With that knowledge, the FDA needs to re-think its use of the term “abuse-deterrent” and it certainly should not apply to this drug, since there is no evidence that it would be significantly less likely to be abused than most other opioids.
This drug [Aximris] may deter abuse by the IV route to some degree. Unfortunately, individuals who are addicted are highly motivated to overcome those deterrents. At the same time, this new formulation does not deter nasal and oral abuse. In fact, the intranasal abuse potential appears to be higher compared to oxycodone IR tablets.
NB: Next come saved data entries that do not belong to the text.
`src/hw/mstv_defs.svh`:
```
// constants for the machine status and trap vector register bank
// Overview of operation
// - status fields two bits: Off, Initial, Clean, Dirty
// - extension summary is highest extension status
// - read-only instruction traps when Off, else unchanged
// - modify traps when Off, else becomes Dirty
// - unconfigure traps when Off, else becomes Initial
// - disable always executes, status becomes Off
// - enable always executes, status becomes Initial
// - dirty summary bit set when any field Dirty
// - one shared status copy for machine and supervisor
// - landing pad field one bit, one means awaited
// - trap vector register always exists, full width
// - base keeps bits down to two, aligned targets
// - mode 0 direct, 1 vectored, others reserved
// - vectored interrupts go to base plus 4*cause
// - vectored mode may need stricter base alignment
`ifndef MSTV_DEFS_SVH
`define MSTV_DEFS_SVH
`define MSTV_REG_W          64
`define MSTV_NUM_EXT        4
`define MSTV_ADDR_W         4
`define MSTV_OFF_TVEC       4'h0
`define MSTV_OFF_STATUS     4'h1
`define MSTV_OFF_IRQ_STAT   4'h2
`define MSTV_OFF_IRQ_MASK   4'h3
`define MSTV_OFF_STATUS_WR  4'h4
`define MSTV_ST_FLT_LSB     0
`define MSTV_ST_VEC_LSB     2
`define MSTV_ST_SUM_LSB     4
`define MSTV_ST_SUP_LP      6
`define MSTV_ST_MACH_LP     7
`define MSTV_ST_EXT_LSB     8
`define MSTV_ST_DIRTY       63
`define MSTV_TVEC_RESET     64'h0000000000000000
`define MSTV_VEC_ALIGN_BITS 8
`define MSTV_IRQ_W          3
`define MSTV_IRQ_TRAP       0
`define MSTV_IRQ_DIRTY      1
`define MSTV_IRQ_OFFUNIT    2
`endif

```
`src/hw/mstv_pkg.sv`:
```
// types for the machine status and trap vector register bank
package mstv_pkg;
    typedef enum logic [1:0] {
        MSTV_OFF   = 2'h0,
        MSTV_INIT  = 2'h1,
        MSTV_CLEAN = 2'h2,
        MSTV_DIRTY = 2'h3
    } mstv_ctx_t;
    typedef enum logic [2:0] {
        MSTV_OP_NONE   = 3'h0,
        MSTV_OP_READ   = 3'h1,
        MSTV_OP_MODIFY = 3'h2,
        MSTV_OP_UNCFG  = 3'h3,
        MSTV_OP_DISABL = 3'h4,
        MSTV_OP_ENABLE = 3'h5
    } mstv_op_t;
    typedef enum logic [1:0] {
        MSTV_MODE_DIRECT = 2'h0,
        MSTV_MODE_VECTOR = 2'h1
    } mstv_mode_t;
endpackage

```
`src/hw/mstv_ctx_step.sv`:
```
// next-state and trap decision for one context status field
`timescale 1ns/1ps
`default_nettype none
module mstv_ctx_step (
    input  wire logic [1:0]    cur,
    input  wire logic [2:0]    op,
    output logic [1:0]         nxt,
    output logic               trap
);
    always_comb
    begin
        nxt  = cur;
        trap = 1'b0;
        unique case (mstv_pkg::mstv_op_t'(op))
            mstv_pkg::MSTV_OP_READ:
            begin
                trap = (cur == mstv_pkg::MSTV_OFF);
            end
            mstv_pkg::MSTV_OP_MODIFY:
            begin
                trap = (cur == mstv_pkg::MSTV_OFF);
                if (!trap)
                    nxt = mstv_pkg::MSTV_DIRTY;
            end
            mstv_pkg::MSTV_OP_UNCFG:
            begin
                trap = (cur == mstv_pkg::MSTV_OFF);
                if (!trap)
                    nxt = mstv_pkg::MSTV_INIT;
            end
            mstv_pkg::MSTV_OP_DISABL: nxt = mstv_pkg::MSTV_OFF;
            mstv_pkg::MSTV_OP_ENABLE: nxt = mstv_pkg::MSTV_INIT;
            default:
            begin
                nxt  = cur;
                trap = 1'b0;
            end
        endcase
    end
endmodule // mstv_ctx_step
`default_nettype wire

```
`src/hw/mstv_csr_bank.sv`:
```
// machine status context fields, landing pad bits and trap vector register
//
// The register addresses and strobed register access were decided locally.
`timescale 1ns/1ps
`default_nettype none
`include "mstv_defs.svh"
module mstv_csr_bank (
    input  wire logic                       ref_clk,
    input  wire logic                       rst_n,
    input  wire logic                       clk_en,
    // register port
    input  wire logic [`MSTV_ADDR_W-1:0]    regAddr,
    input  wire logic [`MSTV_REG_W-1:0]     regWdata,
    input  wire logic                       regWr,
    input  wire logic                       regRd,
    output logic [`MSTV_REG_W-1:0]          regRdata_r,
    // instruction side: one unit op per cycle
    input  wire logic                       unitOpValid,
    input  wire logic [2:0]                 unitOp,
    input  wire logic [2:0]                 unitSel,
    output logic                            unitIllegal_r,
    output logic                            unitOpDone_r,
    // landing pad capture from trap logic
    input  wire logic                       lpUpdate,
    input  wire logic                       lpToSup,
    input  wire logic                       lpValue,
    // trap target request
    input  wire logic                       trapReq,
    input  wire logic                       trapIsIrq,
    input  wire logic [5:0]                 trapCause,
    output logic [`MSTV_REG_W-1:0]          trapTarget_r,
    output logic                            trapTargetValid_r,
    output logic                            irq_r
);
    localparam int NSLOT = 2 + `MSTV_NUM_EXT;

    // slot 0 float, slot 1 vector, slots 2.. individual extensions;
    // one copy serves machine and supervisor views alike
    logic [1:0]             ctx_r [NSLOT];
    logic [1:0]             ctxNxt [NSLOT];
    logic [NSLOT-1:0]       ctxTrap;
    logic [`MSTV_REG_W-1:2] tvecBase_r;
    logic [1:0]             tvecMode_r;
    logic                   supLp_r;
    logic                   machLp_r;
    logic [`MSTV_IRQ_W-1:0] irqStat_r;
    logic [`MSTV_IRQ_W-1:0] irqMask_r;
    logic [1:0]             extSummary;
    logic                   dirtySum;
    logic [`MSTV_REG_W-1:0] statusWord;
    logic [`MSTV_REG_W-1:0] tvecWord;
    logic                   opIllegal;
    logic                   dirtyRise;
    logic                   dirtySum_r;
    logic                   wrStatus;
    logic                   wrTvec;
    logic                   wrIrqStat;
    logic                   wrIrqMask;
    logic [`MSTV_IRQ_W-1:0] irqSet;
    logic [`MSTV_IRQ_W-1:0] irqStat_nxt;
    logic [`MSTV_IRQ_W-1:0] irqMask_nxt;

    function automatic logic [1:0] mstv_max2(input logic [1:0] a, input logic [1:0] b);
        mstv_max2 = (a > b) ? a : b;
    endfunction

    function automatic logic mstv_hit(input logic [`MSTV_ADDR_W-1:0] a, input logic [`MSTV_ADDR_W-1:0] off);
        mstv_hit = (a == off);
    endfunction

    genvar g;
    generate
        for (g = 0; g < NSLOT; g++)
        begin : g_slot
            logic [2:0] slotOp;
            assign slotOp = (unitOpValid && unitSel == 3'(g)) ? unitOp : 3'h0;
            mstv_ctx_step u_step (
                .cur  (ctx_r[g]),
                .op   (slotOp),
                .nxt  (ctxNxt[g]),
                .trap (ctxTrap[g])
            );
        end
    endgenerate

    always_comb
    begin
        extSummary = 2'h0;
        for (int i = 2; i < NSLOT; i++)
            extSummary = mstv_max2(extSummary, ctx_r[i]);
    end

    assign dirtySum = (ctx_r[0] == mstv_pkg::MSTV_DIRTY) || (ctx_r[1] == mstv_pkg::MSTV_DIRTY)
                    || (extSummary == mstv_pkg::MSTV_DIRTY);
    assign opIllegal = |ctxTrap;

    // write decodes
    assign wrStatus  = regWr && mstv_hit(regAddr, `MSTV_OFF_STATUS_WR);
    assign wrTvec    = regWr && mstv_hit(regAddr, `MSTV_OFF_TVEC);
    assign wrIrqStat = regWr && mstv_hit(regAddr, `MSTV_OFF_IRQ_STAT);
    assign wrIrqMask = regWr && mstv_hit(regAddr, `MSTV_OFF_IRQ_MASK);

    always_comb
    begin
        statusWord = '0;
        statusWord[`MSTV_ST_FLT_LSB +: 2] = ctx_r[0];
        statusWord[`MSTV_ST_VEC_LSB +: 2] = ctx_r[1];
        statusWord[`MSTV_ST_SUM_LSB +: 2] = extSummary;
        statusWord[`MSTV_ST_SUP_LP]       = supLp_r;
        statusWord[`MSTV_ST_MACH_LP]      = machLp_r;
        for (int i = 2; i < NSLOT; i++)
            statusWord[`MSTV_ST_EXT_LSB + 2*(i-2) +: 2] = ctx_r[i];
        statusWord[`MSTV_ST_DIRTY] = dirtySum;
    end

    assign tvecWord = {tvecBase_r, tvecMode_r};

    // context fields: instruction ops, with a software write taking priority
    always_ff @(posedge ref_clk or negedge rst_n)
    begin
        if (!rst_n)
        begin
            for (int i = 0; i < NSLOT; i++)
                ctx_r[i] <= 2'h0;
        end
        else if (clk_en)
        begin
            for (int i = 0; i < NSLOT; i++)
            begin
                if (wrStatus)
                begin
                    if (i == 0)
                        ctx_r[i] <= regWdata[`MSTV_ST_FLT_LSB +: 2];
                    else if (i == 1)
                        ctx_r[i] <= regWdata[`MSTV_ST_VEC_LSB +: 2];
                    else
                        ctx_r[i] <= regWdata[`MSTV_ST_EXT_LSB + 2*(i-2) +: 2];
                end
                else
                    ctx_r[i] <= ctxNxt[i];
            end
        end
    end

    // landing pad fields
    always_ff @(posedge ref_clk or negedge rst_n)
    begin
        if (!rst_n)
        begin
            supLp_r  <= 1'b0;
            machLp_r <= 1'b0;
        end
        else if (clk_en)
        begin
            if (lpUpdate && lpToSup)
                supLp_r <= lpValue;
            else if (wrStatus)
                supLp_r <= regWdata[`MSTV_ST_SUP_LP];
            if (lpUpdate && !lpToSup)
                machLp_r <= lpValue;
            else if (wrStatus)
                machLp_r <= regWdata[`MSTV_ST_MACH_LP];
        end
    end

    // trap vector: base low bits forced clear on a write selecting vectored mode so the
    // target sum needs no carry into them
    always_ff @(posedge ref_clk or negedge rst_n)
    begin
        if (!rst_n)
        begin
            tvecBase_r <= (`MSTV_REG_W-2)'(`MSTV_TVEC_RESET >> 2);
            tvecMode_r <= 2'h0;
        end
        else if (clk_en && wrTvec)
        begin
            if (regWdata[1:0] == mstv_pkg::MSTV_MODE_VECTOR)
            begin
                tvecMode_r <= regWdata[1:0];
                tvecBase_r <= {regWdata[`MSTV_REG_W-1:`MSTV_VEC_ALIGN_BITS],
                               (`MSTV_VEC_ALIGN_BITS-2)'(0)};
            end
            else if (regWdata[1:0] == mstv_pkg::MSTV_MODE_DIRECT)
            begin
                tvecMode_r <= regWdata[1:0];
                tvecBase_r <= regWdata[`MSTV_REG_W-1:2];
            end
            else
                tvecBase_r <= regWdata[`MSTV_REG_W-1:2];
        end
    end

    // trap target, one cycle after the request
    always_ff @(posedge ref_clk or negedge rst_n)
    begin
        if (!rst_n)
        begin
            trapTarget_r      <= '0;
            trapTargetValid_r <= 1'b0;
        end
        else if (clk_en)
        begin
            trapTargetValid_r <= trapReq;
            if (trapReq)
            begin
                if (trapIsIrq && tvecMode_r == mstv_pkg::MSTV_MODE_VECTOR)
                    trapTarget_r <= {tvecBase_r, 2'h0} + {56'h0, trapCause, 2'h0};
                else
                    trapTarget_r <= {tvecBase_r, 2'h0};
            end
        end
    end

    // instruction answers
    always_ff @(posedge ref_clk or negedge rst_n)
    begin
        if (!rst_n)
        begin
            unitIllegal_r <= 1'b0;
            unitOpDone_r  <= 1'b0;
        end
        else if (clk_en)
        begin
            unitOpDone_r  <= unitOpValid;
            unitIllegal_r <= unitOpValid && opIllegal;
        end
    end

    assign dirtyRise = dirtySum && !dirtySum_r;

    // event flags: set wins over a write-one clear in the same cycle
    always_comb
    begin
        irqSet                    = '0;
        irqSet[`MSTV_IRQ_TRAP]    = trapReq;
        irqSet[`MSTV_IRQ_DIRTY]   = dirtyRise;
        irqSet[`MSTV_IRQ_OFFUNIT] = unitOpValid && opIllegal;
        irqStat_nxt = irqStat_r;
        if (wrIrqStat)
            irqStat_nxt = irqStat_r & ~regWdata[`MSTV_IRQ_W-1:0];
        irqStat_nxt = irqStat_nxt | irqSet;
        irqMask_nxt = irqMask_r;
        if (wrIrqMask)
            irqMask_nxt = regWdata[`MSTV_IRQ_W-1:0];
    end

    always_ff @(posedge ref_clk or negedge rst_n)
    begin
        if (!rst_n)
            irqStat_r <= '0;
        else if (clk_en)
            irqStat_r <= irqStat_nxt;
    end

    always_ff @(posedge ref_clk or negedge rst_n)
    begin
        if (!rst_n)
            irqMask_r <= '0;
        else if (clk_en)
            irqMask_r <= irqMask_nxt;
    end

    // previous dirty summary, for the rising-edge event
    always_ff @(posedge ref_clk or negedge rst_n)
    begin
        if (!rst_n)
            dirtySum_r <= 1'b0;
        else if (clk_en)
            dirtySum_r <= dirtySum;
    end

    // uses the values the flags take at this edge so the level does not lag a cycle
    always_ff @(posedge ref_clk or negedge rst_n)
    begin
        if (!rst_n)
            irq_r <= 1'b0;
        else if (clk_en)
            irq_r <= |(irqStat_nxt & irqMask_nxt);
    end

    // read data one cycle after the strobe, zero for unmapped
    always_ff @(posedge ref_clk or negedge rst_n)
    begin
        if (!rst_n)
            regRdata_r <= '0;
        else if (clk_en)
        begin
            if (regRd)
            begin
                if (mstv_hit(regAddr, `MSTV_OFF_TVEC))
                    regRdata_r <= tvecWord;
                else if (mstv_hit(regAddr, `MSTV_OFF_STATUS) || mstv_hit(regAddr, `MSTV_OFF_STATUS_WR))
                    regRdata_r <= statusWord;
                else if (mstv_hit(regAddr, `MSTV_OFF_IRQ_STAT))
                    regRdata_r <= {{(`MSTV_REG_W-`MSTV_IRQ_W){1'b0}}, irqStat_r};
                else if (mstv_hit(regAddr, `MSTV_OFF_IRQ_MASK))
                    regRdata_r <= {{(`MSTV_REG_W-`MSTV_IRQ_W){1'b0}}, irqMask_r};
                else
                    regRdata_r <= '0;
            end
            else
                regRdata_r <= '0;
        end
    end
endmodule // mstv_csr_bank
`default_nettype wire

```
We know from previous experience that so-called abuse-deterrent opioids are sometimes abused more widely than current laboratory studies suggest. As the FDA pointed out, Opana is one example.
Therefore, FDA should require sufficient evidence that this drug’s abuse-deterrent properties will result in meaningful reductions in abuse, misuse, and related adverse clinical outcomes. If so, it should be labeled as crush-resistant or whatever term is an accurate description of its properties, but not abuse-deterrent, since that term is widely misunderstood.
This formulation should not be approved. And if FDA in the future labels drugs as difficult to inject, FDA should also require a black box warning indicating that, although the drug may have properties that make it more difficult to inject or snort, it is still highly addictive in whatever way it is consumed.
Thank you for the opportunity to share our perspective, which is based on analyzing data from the FDA’s own reports as well as published sources and interviews with patients and physicians.
The Joint Meeting of Anesthetic and Analgesic Drug Products Advisory Committee and Drug Safety and Risk Management Advisory Committee voted 24 to 2 against approval of the extended release opioid Aximris.